Treatments: Antimalarial drugs are used to treat malaria. These drugs affect some of the chemical reactions important for the parasite survival. This ends up killing the parasite. Some drugs interfere with the synthesis of DNA. Malaria parasites have developed resistance to drugs, which means they are ineffective in killing the parasites. There are three factors that guide the treatment that is chosen for a patient: Prevention: 1. Which species of Plasmodium (P. vivax, P. falciparum, P. ovale, or P. malariae) is causing the infection 2. The type of symptoms the patient exhibits, which determines if the infection is uncomplicated or severe. 3. The drug sensitivity of the parasite causing the infection. There is no vaccine yet available for malaria. Mosquito nets sprayed with pesticides are used to kill the mosquitoes. The mosquitoes are becoming resistant to certain pesticides used to kill them, including DDT. Malaria parasites are very good at hiding from the host immune system. They do this by spending most of their time inside the host cells (liver and blood cells) so host immune cells have a hard time finding them and destroying them. They also change form multiple times throughout their life cycle inside the host, which makes it hard for the immune system to recognize the parasite.

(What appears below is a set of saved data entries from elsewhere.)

This design comes from an exercise in tuning for small area, a short achievable clock period and few clock cycles on the open sky130 flow, not from production work. The RTL was checked by simulation tests, not by an equivalence proof against the original design. The clock input has no modelled driver; a real chip could not lean on it and would need a root buffer or a full tree. No activity file was given, so power comes from the tool's default toggle rates.

Setup of try-harbor:
Design frame_decoder, start of the top module:
module frame_decoder (
    input  wire       clk,
    input  wire       rst,
    input  wire       rx_valid,
    input  wire [7:0] rx_data,
    output wire       rx_ready,
    output reg        fr_valid,
    output reg        fr_sof,
    output reg        fr_eof,
    output reg  [7:0] fr_data,
    output reg        err_valid,
    output reg  [1:0] err_code,
    output wire [7:0] err_info
);
Size: about 1,100 flip-flops, about 34 I/O pins, ~26,000 um^2 of cells after synthesis.
Settings: LEC_CHECK=0, ABC_AREA=1, CAP_MARGIN=20, CORE_MARGIN=2, CORE_UTILIZATION=60, SETUP_SLACK_MARGIN=4.4, SLEW_MARGIN=20, TNS_END_PERCENT=5; clock period 6.0 ns.
standard.sh (not shown) runs the stock make flow with config.mk's settings and CLKGATE_MAP_FILE= SYNTH_SCRIPT=/design/flow/synth_recipe.tcl, a recipe that flattens the netlist after the stock synthesis.
==> flow/flow/run.sh <==
#!/bin/bash
# The standard layout, except for the clock tree: flow/pre_cts.tcl builds
# a two-level tree (clock port -> 4 root buffers -> 44 leaf buffers ->
# flip-flops) before the CTS step, in place of TritonCTS's three levels.
# The rest of the CTS step (legalisation, timing repair) runs as usual.
# Port buffers are buf_2 instead of the default delay-cell buffers.
set -euo pipefail
here=$(pwd)
export PRE_CTS_TCL="$here/flow/pre_cts.tcl"
export BUFFER_PORTS_ARGS="-buffer_cell sky130_fd_sc_hd__buf_2"
bash standard.sh > "$here/standard.log" 2>&1
==> flow/flow/pre_cts.tcl <==
# Runs in ORFS's CTS step, before clock_tree_synthesis. Builds a balanced
# two-level clock tree by hand and turns the clock_tree_synthesis call of the
# step into a no-op, so the step's legalisation and repair act on this tree.
# The flip-flop clock pins are split into equal clusters by recursive
# bisection of their locations; one leaf buffer per cluster sits at its
# centroid, and the leaves are split the same way among the root buffers,
# which the clock port drives directly.
set mt_nleaf 44
set mt_nroot 4
set mt_master sky130_fd_sc_hd__clkbuf_16

proc mt_split {pts k} {
  if {$k <= 1} { return [list $pts] }
  set xs [lmap p $pts {lindex $p 0}]
  set ys [lmap p $pts {lindex $p 1}]
  set dx [expr {[tcl::mathfunc::max {*}$xs] - [tcl::mathfunc::min {*}$xs]}]
  set dy [expr {[tcl::mathfunc::max {*}$ys] - [tcl::mathfunc::min {*}$ys]}]
  set idx [expr {$dx >= $dy ? 0 : 1}]
  set s [lsort -real -index $idx $pts]
  set k1 [expr {$k / 2}]
  set k2 [expr {$k - $k1}]
  set n1 [expr {int(round(double([llength $s]) * $k1 / $k))}]
  return [concat [mt_split [lrange $s 0 [expr {$n1 - 1}]] $k1] \
                 [mt_split [lrange $s $n1 end] $k2]]
}

proc mt_centroid {pts} {
  set sx 0.0
  set sy 0.0
  foreach p $pts {
    set sx [expr {$sx + [lindex $p 0]}]
    set sy [expr {$sy + [lindex $p 1]}]
  }
  set n [llength $pts]
  return [list [expr {int($sx / $n)}] [expr {int($sy / $n)}]]
}

proc mt_buffer {block m name xy net_in net_out} {
  set inst [odb::dbInst_create $block $m $name]
  $inst setLocation [lindex $xy 0] [lindex $xy 1]
  $inst setPlacementStatus PLACED
  [$inst findITerm A] connect $net_in
  [$inst findITerm X] connect $net_out
  [$inst findITerm VPWR] connect [$block findNet VDD]
  [$inst findITerm VGND] connect [$block findNet VSS]
  return $inst
}

proc mt_build {clkname nleaf nroot master} {
  set db [ord::get_db]
  set block [ord::get_db_block]
  set m [$db findMaster $master]
  set clk [$block findNet $clkname]
  set pts {}
  foreach it [$clk getITerms] {
    set bb [[$it getInst] getBBox]
    lappend pts [list [expr {([$bb xMin] + [$bb xMax]) / 2}] \
                      [expr {([$bb yMin] + [$bb yMax]) / 2}] $it]
  }
  puts "pre_cts: [llength $pts] clock sinks, $nleaf leaf buffers, $nroot root buffers"
  set leaves {}
  set i 0
  foreach c [mt_split $pts $nleaf] {
    set net [odb::dbNet_create $block "clknet_leaf_$i"]
    $net setSigType CLOCK
    foreach p $c {
      set it [lindex $p 2]
      $it disconnect
      $it connect $net
    }
    set xy [mt_centroid $c]
    lappend leaves [list [lindex $xy 0] [lindex $xy 1] $net $i]
    incr i
  }
  set j 0
  foreach g [mt_split $leaves $nroot] {
    set rnet [odb::dbNet_create $block "clknet_root_$j"]
    $rnet setSigType CLOCK
    foreach p $g {
      mt_buffer $block $m "clkbuf_leaf_[lindex $p 3]" [lrange $p 0 1] $rnet [lindex $p 2]
    }
    mt_buffer $block $m "clkbuf_root_$j" [mt_centroid $g] $clk $rnet
    incr j
  }
}

mt_build clk $mt_nleaf $mt_nroot $mt_master

rename clock_tree_synthesis tritoncts_clock_tree_synthesis
proc clock_tree_synthesis {args} {
  puts "pre_cts: clock tree already built; clock_tree_synthesis $args skipped"
  set_propagated_clock [all_clocks]
}
try-harbor: no failed stages, no open violations at the end
Testbench counts of try-harbor, summed over its fixed seeds: cycles 25,007.
> inputs changed (try-harbor -> try-pepper)
diff --git a/flow/flow/run.sh b/flow/flow/run.sh
--- a/flow/flow/run.sh
+++ b/flow/flow/run.sh
@@ -1,5 +1,5 @@
 #!/bin/bash
 # The standard layout, except for the clock tree: flow/pre_cts.tcl builds
-# a two-level tree (clock port -> 4 root buffers -> 44 leaf buffers ->
+# a two-level tree (clock port -> 4 root buffers -> 40 leaf buffers ->
 # flip-flops) before the CTS step, in place of TritonCTS's three levels.
 # The rest of the CTS step (legalisation, timing repair) runs as usual.
diff --git a/flow/flow/pre_cts.tcl b/flow/flow/pre_cts.tcl
--- a/flow/flow/pre_cts.tcl
+++ b/flow/flow/pre_cts.tcl
@@ -6,5 +6,5 @@
 # centroid, and the leaves are split the same way among the root buffers,
 # which the clock port drives directly.
-set mt_nleaf 44
+set mt_nleaf 40
 set mt_nroot 4
 set mt_master sky130_fd_sc_hd__clkbuf_16
diff --git a/flow/config.mk b/flow/config.mk
--- a/flow/config.mk
+++ b/flow/config.mk
@@ -10,5 +10,5 @@
 export CORE_MARGIN = 2
 export CORE_UTILIZATION = 60
-export SETUP_SLACK_MARGIN = 4.4
+export SETUP_SLACK_MARGIN = 4.1
 export SLEW_MARGIN = 20
 export TNS_END_PERCENT = 5
Findings:
Cmp try-harbor and try-pepper / routing usage on met1 / higher: try-harbor
Having completed the whole flow, try-pepper delivered a layout that passed the timing, design-rule and antenna checks.
Looking at final area across both flows, try-pepper is the stronger of the two, with try-harbor trailing.
As far as number of filler instances in the final layout is concerned, try-pepper and try-harbor perform about the same.
Wire length of the first global-routing pass, try-pepper vs try-harbor: down slightly
met2 routing resource usage after global routing of try-pepper is on par with try-harbor.
Reported for try-harbor and try-pepper, post-placement cell count turned out identical to the last digit.
In try-pepper, the highest achievable clock rate came out about 0.37% below the value in try-harbor.
Delta (try-pepper minus try-harbor): final period demand of the worst path higher; core utilization went down 0.59 points; first-iteration DRC count went up 5.7%; worst setup slack decreased 0.0078 ns.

Scientists have been trying to develop vaccines that prevent the parasite from entering the host cells. Vaccines are being developed against the parasite surface receptors that it uses to enter the host cells.
Challenges for treatment: 1. The Plasmodium life cycle is very complex. It displays various antigens and has various effects on the body depending on which stage it is in. 2. A full natural immunity never develops. Mutation and Resistance Information: Plasmodium shows resistance to various antibiotics. The malaria parasites have developed strategies that make them resistant to antibiotics. Also the parasites are able to easily change the proteins that they express at their surface and this makes it difficult for the host immune system to recognize them as the invading parasite. Current Issues/Other Information: (1) Malaria causes a 1.3% average loss of yearly economic growth in countries with high transmission. It has longterm effects on the learning and attendance of children in school, and on attendance in the workplace. (2) The size and complexity of the parasite means that each infection presents thousands of antigens to the human immune system. Therefore, it has been difficult to determine which of these antigens is a useful target for vaccine development. (3) The parasite changes through several life stages even while in the human host, presenting a different subset of molecules for the immune system to combat at each stage. (4) The parasite has evolved a series of strategies that allow it to confuse, hide, and misdirect the human immune system. (5) It is possible to have multiple malaria infections of not only different species but also of different strains at the same time. In order to develop vaccines or drugs against processes that are unique to the parasite and not found in the host is an important step in fighting malaria. This is one of the reasons that it is important to understand the cell biology of the Plasmodium infection. Scientist who study the basic cell biology of Plasmodium infection try to understand the stages and processes that are part of the parasite life cycle, and perhaps identify new drugs that could prevent or cure malaria.